He shakes his head. “I’ve got no patience for bureaucracy, and the capital makes me feel as though the walls and buildings are closing in around me. No, I’d probably return to Hamburg and oversee the family shipping business. If I can’t be on the sea, at least I could be near it.”

“Your family ships goods?”

“No, we build ships.” I had not realized until now that Georg is wealthy. I’ve always been oblivious to matters of money and class—too oblivious, Tante Celia remarked once. But with his uniform and haircut, it would have been impossible to tell. “There isn’t much of a ‘we’ anymore, unfortunately. My parents both died some time ago, and my brother Peter was killed at the Battle of Jutland.”

“How terrible.”

“He was on a ship not far from mine that was torpedoed. I saw him go down and I could do nothing to stop it.” His recounting is factual and precise, but his eyes cloud over at the memory. “Eight ships and nine thousand men at that battle alone. We joined the navy together, but it was really more his dream to be a great naval officer. I just went along.”

Now Georg had picked up the mantle, fulfilling the career his brother could never have. “Tell me more about Hamburg,” I say, trying to gently steer the subject away from war. The sadness on his normally strong face is somehow unbearable.

But he will not be dissuaded. “I think Peter wanted to escape to the sea. You see, our parents were terribly strict and they had such high expectations.”

“Yes, of course.” I nod.

“I have a sister, too. My parents had plans for her to marry someone rich and fairly dreadful, so she ran away to Austria. She lives in a cottage in the Obersalzberg with her husband, someone she actually wanted, cared for, and they have about a dozen children. I see her occasionally, send money. They have a modest lifestyle but it’s very happy.”

“And noisy, I’m sure, with all of those children,” I remark.

“I don’t mind,” he replies, surprising me. Quiet and order seem better suited to him. “I would have liked children.”

“You talk like you’re eighty!” I exclaim. “You can still have them.”

“I’m twenty-five,” Georg replies. “I will be twenty-six, tomorrow, in fact.” There is something grave and imposing about his demeanor that makes him appear more than just a few years older.

“There’s still plenty of time.” Though it is not at all hot in the room, my skin feels suddenly moist.

“I suppose. And you?”

“I do want children,” I reply with more certainty than I’d planned. It was not something I’d thought about on a conscious level until now.

“No, I was asking about your family. Are there many of you?”

“Oh.” For the second time in an hour, I feel myself blush. “A small family, also. Just Papa and me.” I do not count Tante Celia or our other extended relations. “My mother died of flu when I was younger.”
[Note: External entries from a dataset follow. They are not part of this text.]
`src/rtl/pulse_stretch.sv`:
```
// Stretches single-cycle trigger events into fixed-width high pulses separated by
// fixed low gaps, queueing events that arrive while a pulse is in progress.
module pulse_stretch #(
  parameter int HIGH_CYCLES = 4,
  parameter int LOW_CYCLES  = 4,
  parameter int PEND_BITS   = 4
) (
  input  logic                 clk,
  input  logic                 rst_n,
  input  logic                 trig,
  output logic                 out,
  output logic                 busy,
  output logic [PEND_BITS-1:0] pending,
  output logic                 drop
);

  localparam int MAX_CYCLES = (HIGH_CYCLES > LOW_CYCLES) ? HIGH_CYCLES : LOW_CYCLES;
  localparam int TW         = $clog2(MAX_CYCLES) + 1;

  localparam logic [TW-1:0]        HIGH_LOAD = TW'(HIGH_CYCLES - 1);
  localparam logic [TW-1:0]        LOW_LOAD  = TW'(LOW_CYCLES - 1);
  localparam logic [PEND_BITS-1:0] PEND_MAX  = '1;

  typedef enum logic [1:0] {
    IDLE = 2'd0,
    HIGH = 2'd1,
    LOW  = 2'd2
  } state_t;

  state_t               state, state_next;
  logic [TW-1:0]        timer, timer_next;
  logic [PEND_BITS-1:0] pending_next;
  logic                 drop_next;

  logic last_low;
  logic have_pend;
  logic trig_consumed;
  logic trig_queued;
  logic take_pend;

  always_comb begin
    state_next    = state;
    timer_next    = timer;
    pending_next  = pending;
    drop_next     = 1'b0;

    last_low      = (state == LOW) && (timer == '0);
    have_pend     = (pending != '0);
    take_pend     = last_low && have_pend;
    // A trigger starts a pulse directly only when nothing is queued ahead of it.
    trig_consumed = trig && ((state == IDLE) || (last_low && !have_pend));
    trig_queued   = trig && !trig_consumed;

    case (state)
      IDLE: begin
        timer_next = '0;
        if (trig) begin
          state_next = HIGH;
          timer_next = HIGH_LOAD;
        end
      end
      HIGH: begin
        if (timer == '0) begin
          state_next = LOW;
          timer_next = LOW_LOAD;
        end else begin
          timer_next = timer - 1'b1;
        end
      end
      LOW: begin
        if (timer == '0) begin
          if (have_pend || trig) begin
            state_next = HIGH;
            timer_next = HIGH_LOAD;
          end else begin
            state_next = IDLE;
            timer_next = '0;
          end
        end else begin
          timer_next = timer - 1'b1;
        end
      end
      default: begin
        state_next = IDLE;
        timer_next = '0;
      end
    endcase

    // Simultaneous dequeue and enqueue leaves the count untouched, even when full.
    if (take_pend && !trig_queued) begin
      pending_next = pending - 1'b1;
    end else if (!take_pend && trig_queued) begin
      if (pending == PEND_MAX) begin
        drop_next = 1'b1;
      end else begin
        pending_next = pending + 1'b1;
      end
    end
  end

  // out and busy are registered from the next state so they line up with state.
  always_ff @(posedge clk or negedge rst_n) begin
    if (!rst_n) begin
      state   <= IDLE;
      timer   <= '0;
      pending <= '0;
      drop    <= 1'b0;
      out     <= 1'b0;
      busy    <= 1'b0;
    end else begin
      state   <= state_next;
      timer   <= timer_next;
      pending <= pending_next;
      drop    <= drop_next;
      out     <= (state_next == HIGH);
      busy    <= (state_next != IDLE);
    end
  end

endmodule

```
**src/rtl/shift_out_pkg.sv**
```systemverilog
// Shared types and elaboration helpers for the 74HC595-style serial output transmitter.
package shift_out_pkg;

   typedef enum logic [1:0] {
      S_IDLE,
      S_SHIFT,
      S_LATCH
   } state_t;

   localparam int DEFAULT_WIDTH = 8;
   localparam int DEFAULT_DIV   = 4;

   // Counter width that stays at least one bit even when the count range collapses to 0..0.
   function automatic int cntWidth(input int n);
      return ($clog2(n) > 1) ? $clog2(n) : 1;
   endfunction

   function automatic bit paramsValid(input int width, input int div);
      return (width >= 1) && (div >= 1);
   endfunction

endpackage

```
**src/rtl/sck_phase_counter.sv**
```systemverilog
// Divider that marks the end of each SCK half-period: tick_o pulses on every DIV-th enabled cycle.
module sck_phase_counter
   import shift_out_pkg::*;
#(
   parameter int DIV = DEFAULT_DIV
) (
   input  logic clk_i,
   input  logic rst_i,
   input  logic en_i,
   input  logic clr_i,
   output logic tick_o
);

   localparam int            CW   = cntWidth(DIV);
   localparam logic [CW-1:0] LAST = CW'(DIV - 1);

   logic [CW-1:0] divcnt_q;
   logic [CW-1:0] divcnt_d;

   // Explicit return to zero at the terminal count so no DIV value depends on counter overflow.
   always_comb begin
      divcnt_d = divcnt_q;
      if (clr_i) begin
         divcnt_d = '0;
      end else if (en_i) begin
         divcnt_d = (divcnt_q == LAST) ? '0 : divcnt_q + CW'(1);
      end
   end

   always_ff @(posedge clk_i or posedge rst_i) begin
      if (rst_i) begin
         divcnt_q <= '0;
      end else begin
         divcnt_q <= divcnt_d;
      end
   end

   assign tick_o = en_i & ~clr_i & (divcnt_q == LAST);

endmodule

```
**src/rtl/shift_out_tx.sv**
```systemverilog
// Parallel-to-serial transmitter for 595-style output chips: accepts a word, shifts it out
// MSB first on sdo_o/sck_o, then strobes latch_o for DIV cycles.
module shift_out_tx
   import shift_out_pkg::*;
#(
   parameter int WIDTH = DEFAULT_WIDTH,
   parameter int DIV   = DEFAULT_DIV
) (
   input  logic             clk_i,
   input  logic             rst_i,
   input  logic [WIDTH-1:0] data_i,
   input  logic             valid_i,
   output logic             ready_o,
   output logic             sdo_o,
   output logic             sck_o,
   output logic             latch_o
);

   localparam int            BW       = $clog2(WIDTH + 1);
   localparam logic [BW-1:0] LAST_BIT = BW'(WIDTH - 1);

   if (!paramsValid(WIDTH, DIV)) begin : gBadParams
      $error("shift_out_tx: WIDTH and DIV must both be >= 1");
   end

   state_t           state_q,  state_d;
   logic [WIDTH-1:0] shreg_q,  shreg_d;
   logic [BW-1:0]    bitcnt_q, bitcnt_d;
   logic             ready_q,  ready_d;
   logic             sdo_q,    sdo_d;
   logic             sck_q,    sck_d;
   logic             latch_q,  latch_d;

   logic             accept;
   logic             divEn;
   logic             tick;
   logic [WIDTH-1:0] shifted;

   assign accept  = valid_i & ready_q;
   assign divEn   = (state_q != S_IDLE);
   assign shifted = shreg_q << 1;

   sck_phase_counter #(
      .DIV (DIV)
   ) uPhase (
      .clk_i  (clk_i),
      .rst_i  (rst_i),
      .en_i   (divEn),
      .clr_i  (accept),
      .tick_o (tick)
   );

   // Each tick ends a half-period; sdo only moves on the high-to-low tick so it is stable while SCK is high.
   always_comb begin
      state_d  = state_q;
      shreg_d  = shreg_q;
      bitcnt_d = bitcnt_q;
      ready_d  = ready_q;
      sdo_d    = sdo_q;
      sck_d    = sck_q;
      latch_d  = latch_q;

      case (state_q)
         S_IDLE: begin
            if (accept) begin
               state_d  = S_SHIFT;
               shreg_d  = data_i;
               ready_d  = 1'b0;
               sdo_d    = data_i[WIDTH-1];
               sck_d    = 1'b0;
               bitcnt_d = '0;
            end
         end

         S_SHIFT: begin
            if (tick) begin
               if (!sck_q) begin
                  sck_d = 1'b1;
               end else if (bitcnt_q == LAST_BIT) begin
                  state_d = S_LATCH;
                  sck_d   = 1'b0;
                  sdo_d   = 1'b0;
                  latch_d = 1'b1;
               end else begin
                  sck_d    = 1'b0;
                  shreg_d  = shifted;
                  sdo_d    = shifted[WIDTH-1];
                  bitcnt_d = bitcnt_q + BW'(1);
               end
            end
         end

         S_LATCH: begin
            if (tick) begin
               state_d = S_IDLE;
               latch_d = 1'b0;
               ready_d = 1'b1;
            end
         end

         default: begin
            state_d = S_IDLE;
            ready_d = 1'b1;
            sdo_d   = 1'b0;
            sck_d   = 1'b0;
            latch_d = 1'b0;
         end
      endcase
   end

   always_ff @(posedge clk_i or posedge rst_i) begin
      if (rst_i) begin
         state_q  <= S_IDLE;
         shreg_q  <= '0;
         bitcnt_q <= '0;
         ready_q  <= 1'b1;
         sdo_q    <= 1'b0;
         sck_q    <= 1'b0;
         latch_q  <= 1'b0;
      end else begin
         state_q  <= state_d;
         shreg_q  <= shreg_d;
         bitcnt_q <= bitcnt_d;
         ready_q  <= ready_d;
         sdo_q    <= sdo_d;
         sck_q    <= sck_d;
         latch_q  <= latch_d;
      end
   end

   assign ready_o = ready_q;
   assign sdo_o   = sdo_q;
   assign sck_o   = sck_q;
   assign latch_o = latch_q;

endmodule

```
**config.mk**
```make
export PLATFORM = sky130hd
export DESIGN_NAME = shift_out_tx
export DESIGN_NICKNAME = d
export VERILOG_FILES = /design/src/rtl/shift_out_pkg.sv /design/src/rtl/sck_phase_counter.sv /design/src/rtl/shift_out_tx.sv
export SDC_FILE = /design/constraint.sdc
export NUM_CORES = 1
export LEC_CHECK = 0
export BUFFER_PORTS_ARGS = -buffer_cell sky130_fd_sc_hd__buf_2
export CORE_AREA = 2 2 57 46
export CTS_BUF_LIST = sky130_fd_sc_hd__clkbuf_8 sky130_fd_sc_hd__clkbuf_16
export CTS_CLUSTER_DIAMETER = 150
export DETAILED_ROUTE_END_ITERATION = 10
export DIE_AREA = 0 0 59 48
export GPL_ROUTABILITY_DRIVEN = 0
export GPL_TIMING_DRIVEN = 0
export PLACE_DENSITY = 0.79
export SYNTH_ARGS = -nofsm -noshare
export SYNTH_HDL_FRONTEND = slang
export SYNTH_SLANG_ARGS = --single-unit
```
**constraint.sdc**
```tcl
create_clock -name clk_i -period 3.1 [get_ports clk_i]
set_input_delay 0 -clock clk_i [delete_from_list [all_inputs] [get_ports clk_i]]
set_output_delay 0 -clock clk_i [all_outputs]
set_load 0.005 [all_outputs]
```
==> impl_metrics.tcl, run 1 <==
set metrics [dict create \
    cp-start-kind "register" \
    via_count_of_the_first_global_routing_pass 807 \
    netlist-cell-type-count 40 \
    cts.repair_timing.setup_buffer_count 0 \
    netlist_area_sq_um 1079 \
    postLayoutCoreUtil_pct 57.34 \
    synth_largest_area_cell "sky130_fd_sc_hd__dfrtp_1" \
    drt_drc_violations_left 0 \
    clock_skew_ps 8.753 \
    critPathRequiredTime_ps 3240 \
    clock_transition_time_at_the_flip_flop_clock_pins_of_the_worst_setup_and_hold_paths_ps 70 \
    synthToLayoutAreaGrowth_pct 17.75 \
    die-area_sq_um 2832 \
    detail_route.vias_per_cell 6.187 \
    critPathKind "register to register" \
    path_max_fanout 6 \
    pre_cts_ws_ps 1380 \
    max-vdd-ir-drop_v 0.0003821 \
    grt_antenna_before_repair 0 \
    setup_tns_ps 0 \
    port_buffer_count 13 \
    synth_edf_count 0 \
    yosys_register_bits 19 \
    power_per_cell_area_nw_per_um2 735.1 \
    drtIter0Drc 40 \
    synth_seq_area_share_pct 44.20 \
    r2r-start "bitcnt_q[0]$_DFFE_PP0P_" \
    die_y_microns 48 \
    worst-slew-pin-transition_ps 740.2 \
    ctsRootBufferMaster "sky130_fd_sc_hd__clkbuf_8" \
    io_pins 15 \
    die_width_microns 59 \
    critPathCapture "shreg_q[4]$_DFFE_PP0P_" \
    floorplan.initialDensity_pct 48.70 \
    r2r_cells 5 \
    async_flop_share_pct 100.0 \
    synth.top_cells.by_area "sky130_fd_sc_hd__dfrtp_1 (42%), sky130_fd_sc_hd__o221a_1 (6.3%), sky130_fd_sc_hd__or3_1 (3.5%)" \
    maxClockFrequency_ghz 0.5714 \
    drive_above_1_share_pct 23.20 \
    r2r-end "shreg_q[4]$_DFFE_PP0P_" \
    clock_sinks 19 \
    p_leak_nw 0.5479 \
    gr-usage-all-layers_pct 18.40 \
    max-clock-path-buffers 2 \
    finalWorstSetupSlack_ps 1350 \
    grt_start_max_net_pins 20 \
    rrSetupSlack_ps 1350 \
    cts-htree-levels 1 \
    synth.yosys.warnings 0 \
    max_slew_margin_pct 50.60 \
    core_region_area_sq_um 2215 \
    tritoncts "yes" \
    numCtsBuffers 3 \
    holdWs_ps 6.415 \
    outcome "complete, no violations" \
    hold_viol_final 0 \
    synth_top_flop_cell "sky130_fd_sc_hd__dfrtp_1" \
    syn_avg_cell_area_sq_um 10.47 \
    wire_length_of_the_first_global_routing_pass_mm 3.774 \
    post_drt_wl_per_cell_microns 15.91 \
    drv_slew 0 \
    synth.top_cell.area_share_pct 41.76 \
    synthesis.instances 103 \
    synthesis.nets 116 \
    hpwl_reported_at_the_end_of_detailed_placement_mm 1.652 \
    max_cap_violations 0 \
    rsz0062_at_grt "false" \
    dr_total_vias 928 \
    final.period_utilization_pct 56.45 \
    worstSetupEndpointType "register" \
    clkLatencyLatePin_ps 260 \
    final_count_of_negative_setup_slack_endpoints 0 \
    cp-startpoint "bitcnt_q[0]$_DFFE_PP0P_" \
    drt_first_pass_iters 4 \
    fp_rows 15 \
    postRouteAntennaNets 0 \
    antenna_cells 0 \
    final_net_count 139 \
    wire_length_reported_by_the_detailed_router_mm 2.386 \
    grt_remaining_overflow 0 \
    timing.final.crit_period_ps 1750 \
    worst_ep_arrival_time_ps 1890 \
    hold_class "input port to register" \
]
[cell type report]
type,instances,area [sq um]
Sequential cell,19,476.7
Clock inverter,1,3.754
Inverter,4,28.78
Multi-Input combinational cell,76,541.8
Buffer,4,31.28
Tap cell,25,31.28
Fill cell,188,944.7
Timing Repair Buffer,18,115.1
Clock buffer,3,41.29
[how the worst min path moves through the flow]
stage	endpoint	depth (start not counted)	from
final	shreg_q[2]$_DFFE_PP0P_	2	data_i[2]
after global routing	shreg_q[2]$_DFFE_PP0P_	2	data_i[2]
after CTS	shreg_q[1]$_DFFE_PP0P_	2	data_i[1]
after detailed placement	bitcnt_q[0]$_DFFE_PP0P_	2	rst_i
after global placement	bitcnt_q[0]$_DFFE_PP0P_	2	rst_i
after floorplan	bitcnt_q[0]$_DFFE_PP0P_	1	rst_i
[placed cells by master, fill, tap and decap left out, types with 2 or more instances in the layout]
master | netlist | routed
sky130_fd_sc_hd__or3_1 | 6 | 6
sky130_fd_sc_hd__dlygate4sd3_1 | 0 | 5
sky130_fd_sc_hd__nor3_1 | 2 | 2
sky130_fd_sc_hd__o221a_1 | 6 | 6
sky130_fd_sc_hd__clkbuf_8 | 0 | 3
sky130_fd_sc_hd__mux2i_1 | 2 | 2
sky130_fd_sc_hd__a22oi_1 | 3 | 3
sky130_fd_sc_hd__ha_1 | 2 | 2
sky130_fd_sc_hd__a21oi_1 | 5 | 5
sky130_fd_sc_hd__buf_6 | 2 | 2
sky130_fd_sc_hd__nand2_1 | 9 | 9
sky130_fd_sc_hd__nor2_1 | 5 | 5
sky130_fd_sc_hd__o211ai_1 | 2 | 2
sky130_fd_sc_hd__nand3b_1 | 2 | 2
sky130_fd_sc_hd__a21o_1 | 2 | 2
sky130_fd_sc_hd__o21ai_0 | 5 | 5
sky130_fd_sc_hd__buf_2 | 1 | 14
sky130_fd_sc_hd__dfrtp_1 | 18 | 18
sky130_fd_sc_hd__nand4_1 | 2 | 2
sky130_fd_sc_hd__nand3_1 | 5 | 5
sky130_fd_sc_hd__inv_1 | 3 | 4
[cells by family (layout without fill, tap and decap cells)]
kind of cell / Yosys count / in the layout / share of synthesized area (%)
AOI/OAI and AO/OA: 31 / 31 / 22.74
muxes: 2 / 2 / 1.856
adders and majority gates: 2 / 2 / 2.320
buffers and inverters: 8 / 30 / 5.568
DFF: 19 / 19 / 44.20
and+or+nand+nor: 41 / 41 / 23.32
[sequential cells by signal, summed over array words and instances, names as in the netlist]
name	count
uPhase.divcnt_q	2
shreg_q	7
sck_o	1
sdo_o	1
bitcnt_q	4
latch_o	1
ready_o	1
state_q	2
[worst max-delay path, cell delays in order, from the launching register on]
cell,delay [ps]
sky130_fd_sc_hd__dfrtp_1,440
sky130_fd_sc_hd__ha_1,270
sky130_fd_sc_hd__and3b_4,230
sky130_fd_sc_hd__nor3_4,260
sky130_fd_sc_hd__nand2_2,150
sky130_fd_sc_hd__o221a_1,270
[per-layer routing]
layer	wire length, microns	up-vias	GRT usage [%]
li1	-	441	-
met1	1181	456	25.25
met2	1079	29	29.33
met3	114	2	5.135
met4	10	0	4.545
met5	0	-	0
[synthesized netlist by cell type, types with 2 or more instances]
library cell and number:
sky130_fd_sc_hd__a21o_1 2, sky130_fd_sc_hd__a21oi_1 5, sky130_fd_sc_hd__a22oi_1 3, sky130_fd_sc_hd__buf_6 2
sky130_fd_sc_hd__dfrtp_1 18, sky130_fd_sc_hd__ha_1 2, sky130_fd_sc_hd__inv_1 3, sky130_fd_sc_hd__mux2i_1 2
sky130_fd_sc_hd__nand2_1 9, sky130_fd_sc_hd__nand3_1 5, sky130_fd_sc_hd__nand3b_1 2, sky130_fd_sc_hd__nand4_1 2
sky130_fd_sc_hd__nor2_1 5, sky130_fd_sc_hd__nor3_1 2, sky130_fd_sc_hd__o211ai_1 2, sky130_fd_sc_hd__o21ai_0 5
sky130_fd_sc_hd__o221a_1 6, sky130_fd_sc_hd__or3_1 6
[report_power, final]
| group | switching (mW) | internal, mW | total (mW) |
|---|---|---|---|
| clock network | 0.0812 | 0.0880 | 0.169 |
| logic | 0.165 | 0.194 | 0.359 |
| registers | 0.0700 | 0.335 | 0.405 |
| total | 0.316 | 0.617 | 0.934 |
[per-stage QoR]
stage          instances  power (mW)  instance area (sq um)
6_report             150      0.9335                   1270
5_1_grt              150       1.002                   1270
4_1_cts              149      0.9360                   1260
3_5_place_dp         141      0.7598                   1175
3_3_place_gp         141      0.7444                   1175
2_1_floorplan        103      0.6817                   1079
[timing repair]
action | CTS | global route
resized for setup | 0 | 0
hold endpoints to repair | 23 | 1
hold buffers | 4 | 1
No activity file was read; power rests on OpenSTA's default activity.
==> run 2: changes to the inputs <==
ABC_AREA = 1   (was unset)
PLACE_DENSITY = 0.82   (was 0.79)
clock period = 1.6 ns   (was 3.1 ns; I/O delays follow)
==> run 2 against run 1 <==
Via count down 10%. Synthesized cell count up 8.7%. Non-clock buffer count down 4. Area after synthesis up 0.12%. Highest routed layer unchanged. Largest cell class unchanged. First-iteration DRC count down 50%. Sequential cell count unchanged.
==> impl_metrics.tcl, run 2 <==
set metrics [dict create \
    wire_length_reported_by_the_detailed_router_mm 2.016 \
    postRouteAntennaNets 0 \
    grt_remaining_overflow 0 \
    syn_avg_cell_area_sq_um 9.641 \
    cp_top_family "simple AND/OR/NAND/NOR gates" \
    die-area_sq_um 2832 \
    io_pins 15 \
    max-vdd-ir-drop_v 0.0006052 \
    drive_above_1_share_pct 43.18 \
    multi_input_gate_area_in_the_final_layout_sq_um 533.0 \
    cts-htree-levels 1 \
    synth_top_flop_cell "sky130_fd_sc_hd__dfrtp_1" \
    synthToLayoutAreaGrowth_pct 15.53 \
    via_count_of_the_first_global_routing_pass 783 \
    pwr-share-comb_pct 3.9 \
    critPathBufInv 1 \
    final_common_cell "sky130_fd_sc_hd__dfrtp_1" \
    post_drt_wl_per_cell_microns 12.84 \
    synth.yosys.warnings 0 \
    cp-start-kind "register" \
    worstPathCellList "nand2_2, nand2_2, nand2_2, nor2_2, nand3_4, buf_12, nand2_2, o21ai_2" \
    yosys_register_bits 19 \
    netlist_top_cells_count "sky130_fd_sc_hd__dfrtp_1 (18), sky130_fd_sc_hd__nand2_1 (17), sky130_fd_sc_hd__nand2_2 (16), sky130_fd_sc_hd__o21ai_2 (10), sky130_fd_sc_hd__nand3_1 (9)" \
    setup_tns_ps 0 \
    max-clock-path-buffers 2 \
    drtIter0Drc 20 \
    floorplan.initialDensity_pct 48.76 \
    switchingPower_mw 0.1741 \
    clock_sinks 19 \
    max_stage_delay_ps 550 \
    timing.final.crit_period_ps 1501 \
    die_width_microns 59 \
    drt_first_pass_iters 4 \
    final_count_of_negative_setup_slack_endpoints 0 \
    netlist_area_sq_um 1080 \
    share_clk_of_total_power_pct 39.1 \
    seqCellArea_sq_um 476.7 \
    netlist-cell-type-count 24 \
    detail_route.vias_per_cell 5.318 \
    grt_antenna_before_repair 0 \
    final_net_count 146 \
    n_fill_cell 207 \
    synth_seq_area_share_pct 44.15 \
    maxClockFrequency_ghz 0.6661 \
    pwr-share-seq_pct 57.0 \
    power.internal_mw 0.6683 \
    fp_rows 15 \
    critPathKind "register to register" \
    hold_class "input port to register" \
    final.period_utilization_pct 93.83 \
    max_slew_margin_pct 52.16 \
    worst_ep_arrival_time_ps 1640 \
    core_region_area_sq_um 2215 \
    holdWs_ps 43.38 \
    ctsRootBufferMaster "sky130_fd_sc_hd__clkbuf_8" \
    rsz0062_at_grt "false" \
    critical-path-slowest-cell "sky130_fd_sc_hd__dfstp_2" \
    switching_share_pct 20.66 \
    top_regs "shreg_q (7), bitcnt_q (4)" \
    wire_length_of_the_first_global_routing_pass_mm 3.463 \
    outcome "complete, no violations" \
    synthMostInstantiatedCell "sky130_fd_sc_hd__dfrtp_1" \
    antenna_cells 0 \
    clock_skew_ps 3.187 \
    clock_transition_time_at_the_flip_flop_clock_pins_of_the_worst_setup_and_hold_paths_ps 70 \
    power_per_cell_area_nw_per_um2 675.3 \
    path_max_fanout 10 \
    drv_slew 0 \
    worst_path_most_repeated_cell "sky130_fd_sc_hd__nand2_2" \
    dr_total_vias 835 \
    async_flop_share_pct 100.0 \
    largest-register "shreg_q" \
    worstSetupEndpointType "register" \
    hpwl_reported_at_the_end_of_detailed_placement_mm 1.524 \
    synthesis.nets 125 \
    final_cell_mix "sky130_fd_sc_hd__dfrtp_1 (18), sky130_fd_sc_hd__nand2_1 (17), sky130_fd_sc_hd__nand2_2 (16)" \
    synthesis.instances 112 \
    p_leak_nw 0.6416 \
    max_cap_violations 0 \
    port_buffer_count 14 \
    grt_start_max_net_pins 20 \
    drt_drc_violations_left 0 \
    tritoncts "yes" \
    worst-slew-pin-transition_ps 716.9 \
    numCtsBuffers 3 \
    hold_viol_final 0 \
    die_y_microns 48 \
    ctsResizeCount 0 \
    largest_register_ffs 7 \
    synth_edf_count 0 \
    critPathRequiredTime_ps 1740 \
    gr-usage-all-layers_pct 17.10 \
    synth_largest_area_cell "sky130_fd_sc_hd__dfrtp_1" \
    synth.top_cell.area_share_pct 41.71 \
    clkLatencyLatePin_ps 250 \
    synth.top_cells.by_area "sky130_fd_sc_hd__dfrtp_1 (42%), sky130_fd_sc_hd__nand2_2 (9.3%), sky130_fd_sc_hd__o21ai_2 (8.1%)" \
]
## run 2: power by group through the flow
stage	Clock [mW]	Combinational, mW	Sequential (mW)
after floorplan	0	0.0145	0.489
after global placement	0	0.0290	0.489
after detailed placement	0	0.0301	0.489
after CTS	0.342	0.0338	0.480
after global routing	0.362	0.0378	0.480
final	0.330	0.0326	0.480
## run 2: final timing paths
path                                           from                      end  slack, ps  cells past startpoint
worst max-delay path            ready_o$_DFFE_PP1P_  bitcnt_q[2]$_DFFE_PP0P_        100                      8
worst min-delay path                      data_i[4]   shreg_q[4]$_DFFE_PP0P_         40                      3
worst max register to register  ready_o$_DFFE_PP1P_  bitcnt_q[2]$_DFFE_PP0P_        100                      8
worst min register to register  latch_o$_DFFE_PP0P_      latch_o$_DFFE_PP0P_        480                      2
max in group asynchronous                     rst_i  bitcnt_q[3]$_DFFE_PP0P_        740                      3
min in group asynchronous                     rst_i   shreg_q[1]$_DFFE_PP0P_        410                      3
## run 2: through the flow
| step | total power [mW] | cells | setup slack, ps | utilization (%) | cell area (sq um) |
|---|---|---|---|---|---|
| final | 0.8424 | 157 | 98.78 | 56.33 | 1247 |
| after global routing | 0.8793 | 157 | 2.776 | 56.33 | 1247 |
| after CTS | 0.8554 | 157 | 88.29 | 56.33 | 1247 |
| after detailed placement | 0.5194 | 151 | 88.50 | 53.33 | 1181 |
| after global placement | 0.5183 | 151 | 148.9 | 53.33 | 1181 |
| after floorplan | 0.5038 | 112 | 204.7 | - | 1080 |
## run 2: logic make-up (layout without fill, tap and decap cells)
logic type	count (synthesis)	after routing	share of synthesized area (%)
AND/OR/NAND/NOR	58	58	29.89
flip-flops	19	19	44.15
AO/OA/AOI/OAI	17	17	11.59
buffers and inverters	10	30	6.489
multiplexers	6	6	5.562
adder cells (fa/ha/maj)	2	2	2.317
## run 2: routing by layer
metal	vias to the layer above	routed length [microns]	track usage, %
met5	-	0	0
met4	0	27	5.909
met3	4	62	5.946
met2	14	993	29.11
met1	400	933	20.67
li1	417	-	-
## run 2: final cells by class
| class | instances | share of cell area [%] |
|---|---|---|
| plain buffers | 2 | 3.210 |
| well taps | 25 | 2.508 |
| clock buffers | 3 | 3.310 |
| flip-flops and latches | 19 | 38.21 |
| repair buffers | 16 | 7.222 |
| inverters | 8 | 2.407 |
| clock inverters | 1 | 0.4012 |
| multi-input cells | 83 | 42.73 |
## run 2: repair_timing
action	4_1_cts	5_1_grt
endpoints found under the hold margin	19	0
buffers inserted	0	0
hold buffers	2	0
## run 2: worst reg2reg max path, delay by kind of cell, from the launching register on
family | cells | cell delay (ps)
flip-flops | 1 | 550
AND/OR/NAND/NOR | 6 | 620
buffers and inverters | 1 | 170
AO/OA/AOI/OAI | 1 | 50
“I’m sorry.” His voice is full with the empathy of shared loss.

“Growing up an only child, Papa working all of the time, was sometimes a lonely existence. That’s why I’d like to have children. How many, I don’t know, but definitely more than one.” I feel myself talking too fast and saying too much. I have not felt this comfortable speaking with anyone since Krysia. “With siblings you always have each other...” I stop, realizing my error. Georg had his brother until he died at war, in front of his very eyes.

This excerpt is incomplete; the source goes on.